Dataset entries
Context: an optimization exercise on an open-source flow, tuned for small area. The choices shown serve that exercise and are no tape-out recipe. The clock port is modelled as an ideal driver; clocking choices that lean on that would not hold on a real chip.

==> v11: inputs <==
// processor
module processor( input         clk, reset,
                  output [31:0] PC,
                  input  [31:0] instruction,
                  output        WE,
                  output [31:0] address_to_mem,
                  output [31:0] data_to_mem,
                  input  [31:0] data_from_mem
                );
export LEC_CHECK = 0
export CAP_MARGIN = 20
export CORE_MARGIN = 2
export CORE_UTILIZATION = 45
export CTS_BUF_LIST = sky130_fd_sc_hd__clkbuf_8
export CTS_CLUSTER_DIAMETER = 50
export CTS_CLUSTER_SIZE = 14
export GPL_TIMING_DRIVEN = 1
export PLACE_DENSITY = 0.55
export SETUP_SLACK_MARGIN = 0.15
export SLEW_MARGIN = 20
export SYNTH_HIERARCHICAL = 1
create_clock -name core_clock -period 10.0 [get_ports {clk}]
standard.sh (not shown) runs the stock make flow with config.mk's settings and CLKGATE_MAP_FILE= SYNTH_SCRIPT=/design/flow/synth_recipe.tcl, a recipe that flattens the netlist after the stock synthesis.
==> flow/flow/run.sh <==
#!/bin/bash
# Own layout flow: the standard synthesis unchanged, then the standard ORFS
# steps with these changes:
#  - before floorplanning, every combinational cell is swapped to the
#    smallest-area variant of its function (flow/downsize.tcl); the repair
#    steps size up only what timing or slew needs;
#  - ports get buf_1 buffers instead of the default delay buffers;
#  - repair steps may use only buf_1/buf_2 as buffers (flow/dontuse.tcl);
#  - timing-driven placement keeps none of its own repair changes (they buffer heavily);
#  - wire capacitance estimates are scaled up (flow/setRC_scaled.tcl) to match extraction;
#  - the clock tree uses clkbuf_8 and no dummy loads;
# Each tool's output is in synth.log / layout.log here and in orfs/logs/.
set -euo pipefail
here=$(pwd)
bash standard.sh synth > synth.log 2>&1
bash standard.sh \
  "PRE_FLOORPLAN_TCL=$here/flow/downsize.tcl" \
  "PRE_GLOBAL_PLACE_TCL=$here/flow/dontuse.tcl" \
  "PRE_RESIZE_TCL=$here/flow/dontuse.tcl" \
  "PRE_CTS_TCL=$here/flow/dontuse_cts.tcl" \
  "PRE_GLOBAL_ROUTE_TCL=$here/flow/dontuse.tcl" \
  "GPL_KEEP_OVERFLOW=0" \
  "LAYER_PARASITICS_FILE=$here/flow/setRC_scaled.tcl" \
  "BUFFER_PORTS_ARGS=-buffer_cell sky130_fd_sc_hd__buf_1" \
  "CTS_ARGS=-sink_clustering_enable -repair_clock_nets -dont_use_dummy_load -buf_list sky130_fd_sc_hd__clkbuf_8 -sink_clustering_size 14 -sink_clustering_max_diameter 50" \
  finish > layout.log 2>&1
==> flow/flow/setRC_scaled.tcl <==
# The platform's setRC.tcl with every wire capacitance scaled by 1.15, so that the
# repair steps see wire loads closer to what extraction finds after detailed routing.
# correlateRC.py gcd,ibex,aes,jpeg,chameleon,riscv32i,chameleon_hier
# cap units pf/um
set_layer_rc -layer li1 -capacitance 1.723850e-04 -resistance 7.176e-02
set_layer_rc -layer met1 -capacitance 1.982312e-04 -resistance 8.929e-04
set_layer_rc -layer met2 -capacitance 1.566680e-04 -resistance 8.929e-04
set_layer_rc -layer met3 -capacitance 2.472063e-04 -resistance 1.567e-04
set_layer_rc -layer met4 -capacitance 1.703472e-04 -resistance 1.567e-04
set_layer_rc -layer met5 -capacitance 1.772000e-04 -resistance 1.781e-05
# end correlate

set_layer_rc -via mcon -resistance 9.249146E-3
set_layer_rc -via via -resistance 4.5E-3
set_layer_rc -via via2 -resistance 3.368786E-3
set_layer_rc -via via3 -resistance 0.376635E-3
set_layer_rc -via via4 -resistance 0.00580E-3

set_wire_rc -signal -layer met1
set_wire_rc -clock -layer met3
Other scripts of this flow, unchanged in this note and not shown: flow/flow/dontuse.tcl, flow/flow/dontuse_cts.tcl, flow/flow/downsize.tcl, flow/flow/downsize_map.tcl
==> inputs of v9, as changes to v11 <==
--- a/flow/design.v
+++ b/flow/design.v
@@ -16,18 +16,18 @@
 	wire [8:0] immsel;
 	ctrl CTRL (instruction, regWrite, isSTORE, isOPIMM, isQB, selPC, selRS1, useRs2, sub,
 	           useSum, shR, shL, isAnd, isSlt, isLink, isLOAD, isBRANCH, isBNE,
 	           left, arith, immsel);
 	always @(posedge clk) p <= ~p;
 	wire [31:0] x;
 	wire [31:1] we, sel1, sel2;
 	rf_dec DEC_W (instruction[11:7],  regWrite, we);
-	rf_dec_r DEC_1 (instruction[19:15], sel1);
-	rf_dec_r DEC_2 (instruction[24:20], sel2);
+	rf_dec DEC_1 (instruction[19:15], 1'b1,     sel1);
+	rf_dec DEC_2 (instruction[24:20], 1'b1,     sel2);
 	genvar r, b;
 	generate
 		for (r = 1; r < 32; r = r + 1) begin : g_rf
 			wire wen_r = ~we[r];
 			wire [31:0] d_r;
 			for (b = 0; b < 32; b = b + 1) begin : g_bit
 				rf_nxt NXT (rf[r][b], x[b], we[r], wen_r, d_r[b]);
 			end
@@ -185,82 +185,45 @@
 			wire t;
 			c_aoi22 M (taken, sum[b], nt, pc4[b], t);
 			c_nor2 R (t, reset, y[b]);
 		end
 	endgenerate
 endmodule
 module shifter(input [31:0] a, input [4:0] s, input left, input arith, output [31:0] y);
 	wire right = ~left;
-	wire ar = arith & right;
-	wire fill, filln, filln4;
-	c_and2  F1 (ar, a[31], fill);       
-	c_nand2 F0 (ar, a[31], filln);      
-	c_nand2 F4 (ar, a[31], filln4);     
+	wire fill = arith & a[31] & right;
+	wire filln = ~fill;
 	wire [4:0] sn = ~s;
 	wire [31:0] i0, l0, l1, l2, l3;    
 	genvar b;
 	generate
 		for (b = 0; b < 32; b = b + 1) begin : g
 			c_aoi22 R (left, a[31-b], right, a[b], i0[b]);
 			if (b < 31) begin : s0a c_aoi22 S0 (s[0], i0[b+1], sn[0], i0[b], l0[b]); end
 			else        begin : s0b c_aoi22 S0 (s[0], filln,   sn[0], i0[b], l0[b]); end
 			if (b < 30) begin : s1a c_aoi22 S1 (s[1], l0[b+2], sn[1], l0[b], l1[b]); end
 			else        begin : s1b c_aoi22 S1 (s[1], fill,    sn[1], l0[b], l1[b]); end
 			if (b < 28) begin : s2a c_aoi22 S2 (s[2], l1[b+4], sn[2], l1[b], l2[b]); end
 			else        begin : s2b c_aoi22 S2 (s[2], filln,   sn[2], l1[b], l2[b]); end
 			if (b < 24) begin : s3a c_aoi22 S3 (s[3], l2[b+8], sn[3], l2[b], l3[b]); end
 			else        begin : s3b c_aoi22 S3 (s[3], fill,    sn[3], l2[b], l3[b]); end
 			if (b < 16) begin : s4a c_aoi22 S4 (s[4], l3[b+16], sn[4], l3[b], y[b]); end
-			else        begin : s4b c_aoi22 S4 (s[4], filln4,   sn[4], l3[b], y[b]); end
+			else        begin : s4b c_aoi22 S4 (s[4], filln,    sn[4], l3[b], y[b]); end
 		end
 	endgenerate
 endmodule
 module rf_nxt(input s, x, we, wen, output d);
 	assign d = ~((wen | x) & (we | s));
 endmodule
 module rf_dec(input [4:0] a, input en, output [31:1] y);
-	wire [4:0] an;
-	wire [3:0] lon;
-	wire [7:0] hin;
-	genvar i, r;
-	generate
-		for (i = 0; i < 5; i = i + 1) begin : g_inv
-			c_inv I (a[i], an[i]);
-		end
-		for (i = 0; i < 4; i = i + 1) begin : g_lo
-			c_nand2 L ((i % 2) ? a[0] : an[0], ((i / 2) % 2) ? a[1] : an[1], lon[i]);
-		end
-		for (i = 0; i < 8; i = i + 1) begin : g_hi
-			c_nand4 H (en, (i % 2) ? a[2] : an[2], ((i / 2) % 2) ? a[3] : an[3],
-			           ((i / 4) % 2) ? a[4] : an[4], hin[i]);
-		end
-		for (r = 1; r < 32; r = r + 1) begin : g
-			c_nor2 N (lon[r % 4], hin[r / 4], y[r]);
-		end
-	endgenerate
-endmodule
-module rf_dec_r(input [4:0] a, output [31:1] y);
-	wire [4:0] an;
-	wire [3:0] lon;
-	wire [7:0] hin;
-	genvar i, r;
+	genvar r;
 	generate
-		for (i = 0; i < 5; i = i + 1) begin : g_inv
-			c_inv I (a[i], an[i]);
-		end
-		for (i = 0; i < 4; i = i + 1) begin : g_lo
-			c_nand2 L ((i % 2) ? a[0] : an[0], ((i / 2) % 2) ? a[1] : an[1], lon[i]);
-		end
-		for (i = 0; i < 8; i = i + 1) begin : g_hi
-			c_nand3 H ((i % 2) ? a[2] : an[2], ((i / 2) % 2) ? a[3] : an[3],
-			           ((i / 4) % 2) ? a[4] : an[4], hin[i]);
-		end
 		for (r = 1; r < 32; r = r + 1) begin : g
-			c_nor2 N (lon[r % 4], hin[r / 4], y[r]);
+			assign y[r] = en & (a == r);
 		end
 	endgenerate
 endmodule
 module rf_rmux(input [31:1] d, input [31:1] sel, input pc, output y);
 	wire [10:0] g;
 	wire [2:0] h;
 	wire n;
 	genvar k;
==> flow/flow/run.sh (replaced) <==
#!/bin/bash
# Own layout flow: the standard synthesis unchanged, then the standard ORFS
# steps with these changes:
#  - before floorplanning, every combinational cell is swapped to the
#    smallest-area variant of its function (flow/downsize.tcl); the repair
#    steps size up only what timing or slew needs;
#  - ports get buf_1 buffers instead of the default delay buffers;
#  - repair steps may use only buf_1/buf_2 as buffers (flow/dontuse.tcl);
#  - placement is not timing-driven (its built-in repair buffers heavily);
#  - the clock tree uses clkbuf_8 and no dummy loads;
#  - after global routing, gates on paths with positive slack are sized down.
# Each tool's output is in synth.log / layout.log here and in orfs/logs/.
set -euo pipefail
here=$(pwd)
bash standard.sh synth > synth.log 2>&1
bash standard.sh \
  "PRE_FLOORPLAN_TCL=$here/flow/downsize.tcl" \
  "PRE_GLOBAL_PLACE_TCL=$here/flow/dontuse.tcl" \
  "PRE_RESIZE_TCL=$here/flow/dontuse.tcl" \
  "PRE_CTS_TCL=$here/flow/dontuse_cts.tcl" \
  "PRE_GLOBAL_ROUTE_TCL=$here/flow/dontuse.tcl" \
  "BUFFER_PORTS_ARGS=-buffer_cell sky130_fd_sc_hd__buf_1" \
  "CTS_ARGS=-sink_clustering_enable -repair_clock_nets -dont_use_dummy_load -buf_list sky130_fd_sc_hd__clkbuf_8 -sink_clustering_size 16 -sink_clustering_max_diameter 60" \
  "RECOVER_POWER=100" \
  finish > layout.log 2>&1
Settings changed: CAP_MARGIN 20 to 10, CORE_UTILIZATION 45 to 50, CTS_CLUSTER_DIAMETER 50 to 60, CTS_CLUSTER_SIZE 14 to 16, GPL_TIMING_DRIVEN 1 to 0, PLACE_DENSITY 0.55 to 0.62, SETUP_SLACK_MARGIN 0.15 to 0.1, SLEW_MARGIN 20 to 10.
removed: flow/flow/setRC_scaled.tcl
==> inputs of v37, as changes to v11 <==
--- a/flow/design.v
+++ b/flow/design.v
@@ -16,18 +16,18 @@
 	wire [8:0] immsel;
 	ctrl CTRL (instruction, regWrite, isSTORE, isOPIMM, isQB, selPC, selRS1, useRs2, sub,
 	           useSum, shR, shL, isAnd, isSlt, isLink, isLOAD, isBRANCH, isBNE,
 	           left, arith, immsel);
 	always @(posedge clk) p <= ~p;
 	wire [31:0] x;
 	wire [31:1] we, sel1, sel2;
 	rf_dec DEC_W (instruction[11:7],  regWrite, we);
-	rf_dec_r DEC_1 (instruction[19:15], sel1);
-	rf_dec_r DEC_2 (instruction[24:20], sel2);
+	rf_dec DEC_1 (instruction[19:15], 1'b1,     sel1);
+	rf_dec DEC_2 (instruction[24:20], 1'b1,     sel2);
 	genvar r, b;
 	generate
 		for (r = 1; r < 32; r = r + 1) begin : g_rf
 			wire wen_r = ~we[r];
 			wire [31:0] d_r;
 			for (b = 0; b < 32; b = b + 1) begin : g_bit
 				rf_nxt NXT (rf[r][b], x[b], we[r], wen_r, d_r[b]);
 			end
@@ -185,82 +185,45 @@
 			wire t;
 			c_aoi22 M (taken, sum[b], nt, pc4[b], t);
 			c_nor2 R (t, reset, y[b]);
 		end
 	endgenerate
 endmodule
 module shifter(input [31:0] a, input [4:0] s, input left, input arith, output [31:0] y);
 	wire right = ~left;
-	wire ar = arith & right;
-	wire fill, filln, filln4;
-	c_and2  F1 (ar, a[31], fill);       
-	c_nand2 F0 (ar, a[31], filln);      
-	c_nand2 F4 (ar, a[31], filln4);     
+	wire fill = arith & a[31] & right;
+	wire filln = ~fill;
 	wire [4:0] sn = ~s;
 	wire [31:0] i0, l0, l1, l2, l3;    
 	genvar b;
 	generate
 		for (b = 0; b < 32; b = b + 1) begin : g
 			c_aoi22 R (left, a[31-b], right, a[b], i0[b]);
 			if (b < 31) begin : s0a c_aoi22 S0 (s[0], i0[b+1], sn[0], i0[b], l0[b]); end
 			else        begin : s0b c_aoi22 S0 (s[0], filln,   sn[0], i0[b], l0[b]); end
 			if (b < 30) begin : s1a c_aoi22 S1 (s[1], l0[b+2], sn[1], l0[b], l1[b]); end
 			else        begin : s1b c_aoi22 S1 (s[1], fill,    sn[1], l0[b], l1[b]); end
 			if (b < 28) begin : s2a c_aoi22 S2 (s[2], l1[b+4], sn[2], l1[b], l2[b]); end
 			else        begin : s2b c_aoi22 S2 (s[2], filln,   sn[2], l1[b], l2[b]); end
 			if (b < 24) begin : s3a c_aoi22 S3 (s[3], l2[b+8], sn[3], l2[b], l3[b]); end
 			else        begin : s3b c_aoi22 S3 (s[3], fill,    sn[3], l2[b], l3[b]); end
 			if (b < 16) begin : s4a c_aoi22 S4 (s[4], l3[b+16], sn[4], l3[b], y[b]); end
-			else        begin : s4b c_aoi22 S4 (s[4], filln4,   sn[4], l3[b], y[b]); end
+			else        begin : s4b c_aoi22 S4 (s[4], filln,    sn[4], l3[b], y[b]); end
 		end
 	endgenerate
 endmodule
 module rf_nxt(input s, x, we, wen, output d);
 	assign d = ~((wen | x) & (we | s));
 endmodule
 module rf_dec(input [4:0] a, input en, output [31:1] y);
-	wire [4:0] an;
-	wire [3:0] lon;
-	wire [7:0] hin;
-	genvar i, r;
-	generate
-		for (i = 0; i < 5; i = i + 1) begin : g_inv
-			c_inv I (a[i], an[i]);
-		end
-		for (i = 0; i < 4; i = i + 1) begin : g_lo
-			c_nand2 L ((i % 2) ? a[0] : an[0], ((i / 2) % 2) ? a[1] : an[1], lon[i]);
-		end
-		for (i = 0; i < 8; i = i + 1) begin : g_hi
-			c_nand4 H (en, (i % 2) ? a[2] : an[2], ((i / 2) % 2) ? a[3] : an[3],
-			           ((i / 4) % 2) ? a[4] : an[4], hin[i]);
-		end
-		for (r = 1; r < 32; r = r + 1) begin : g
-			c_nor2 N (lon[r % 4], hin[r / 4], y[r]);
-		end
-	endgenerate
-endmodule
-module rf_dec_r(input [4:0] a, output [31:1] y);
-	wire [4:0] an;
-	wire [3:0] lon;
-	wire [7:0] hin;
-	genvar i, r;
+	genvar r;
 	generate
-		for (i = 0; i < 5; i = i + 1) begin : g_inv
-			c_inv I (a[i], an[i]);
-		end
-		for (i = 0; i < 4; i = i + 1) begin : g_lo
-			c_nand2 L ((i % 2) ? a[0] : an[0], ((i / 2) % 2) ? a[1] : an[1], lon[i]);
-		end
-		for (i = 0; i < 8; i = i + 1) begin : g_hi
-			c_nand3 H ((i % 2) ? a[2] : an[2], ((i / 2) % 2) ? a[3] : an[3],
-			           ((i / 4) % 2) ? a[4] : an[4], hin[i]);
-		end
 		for (r = 1; r < 32; r = r + 1) begin : g
-			c_nor2 N (lon[r % 4], hin[r / 4], y[r]);
+			assign y[r] = en & (a == r);
 		end
 	endgenerate
 endmodule
 module rf_rmux(input [31:1] d, input [31:1] sel, input pc, output y);
 	wire [10:0] g;
 	wire [2:0] h;
 	wire n;
 	genvar k;
==> flow/flow/run.sh (replaced) <==
#!/bin/bash
# Own layout flow: the standard synthesis unchanged, then the standard ORFS
# steps with these changes:
#  - before floorplanning, every combinational cell is swapped to the
#    smallest-area variant of its function (flow/downsize.tcl); the repair
#    steps size up only what timing or slew needs;
#  - ports get buf_1 buffers instead of the default delay buffers;
#  - repair steps may use only buf_1/buf_2 as buffers (flow/dontuse.tcl);
#  - placement is not timing-driven (its built-in repair buffers heavily);
#  - the clock tree uses clkbuf_8 and no dummy loads;
# Each tool's output is in synth.log / layout.log here and in orfs/logs/.
set -euo pipefail
here=$(pwd)
bash standard.sh synth > synth.log 2>&1
bash standard.sh \
  "PRE_FLOORPLAN_TCL=$here/flow/downsize.tcl" \
  "PRE_GLOBAL_PLACE_TCL=$here/flow/dontuse.tcl" \
  "PRE_RESIZE_TCL=$here/flow/dontuse.tcl" \
  "PRE_CTS_TCL=$here/flow/dontuse_cts.tcl" \
  "PRE_GLOBAL_ROUTE_TCL=$here/flow/dontuse.tcl" \
  "BUFFER_PORTS_ARGS=-buffer_cell sky130_fd_sc_hd__buf_1" \
  "CTS_ARGS=-sink_clustering_enable -repair_clock_nets -dont_use_dummy_load -buf_list sky130_fd_sc_hd__clkbuf_8 -sink_clustering_size 16 -sink_clustering_max_diameter 60" \
  finish > layout.log 2>&1
Settings changed: CAP_MARGIN 20 to 10, CORE_UTILIZATION 45 to 50, CTS_CLUSTER_DIAMETER 50 to 60, CTS_CLUSTER_SIZE 14 to 16, GPL_TIMING_DRIVEN 1 to 0, PLACE_DENSITY 0.55 to 0.62, SETUP_SLACK_MARGIN 0.15 to 0.1, SLEW_MARGIN 20 to 10.
removed: flow/flow/setRC_scaled.tcl
==> results.sh <==
export IMPL_status="failed layout checks"
export IMPL_so_violations="setup timing"
export IMPL_whs_endpoint="rf[19][30]"
export IMPL_setup_slack_ns=-0.131
export IMPL_startpoint="instruction[20]"
export IMPL_setup_viol=6
export IMPL_clkLatencyLatePin_ns=0.80
# the run above: v37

◆ ASSIGNED TASK:
Your task is to reproduce the entries exactly, starting at the first line and ending with the line containing "create_clock -name core_clock".

◆ EXPECTED ANSWER:
Context: an optimization exercise on an open-source flow, tuned for small area. The choices shown serve that exercise and are no tape-out recipe. The clock port is modelled as an ideal driver; clocking choices that lean on that would not hold on a real chip.

==> v11: inputs <==
// processor
module processor( input         clk, reset,
                  output [31:0] PC,
                  input  [31:0] instruction,
                  output        WE,
                  output [31:0] address_to_mem,
                  output [31:0] data_to_mem,
                  input  [31:0] data_from_mem
                );
export LEC_CHECK = 0
export CAP_MARGIN = 20
export CORE_MARGIN = 2
export CORE_UTILIZATION = 45
export CTS_BUF_LIST = sky130_fd_sc_hd__clkbuf_8
export CTS_CLUSTER_DIAMETER = 50
export CTS_CLUSTER_SIZE = 14
export GPL_TIMING_DRIVEN = 1
export PLACE_DENSITY = 0.55
export SETUP_SLACK_MARGIN = 0.15
export SLEW_MARGIN = 20
export SYNTH_HIERARCHICAL = 1
create_clock -name core_clock -period 10.0 [get_ports {clk}]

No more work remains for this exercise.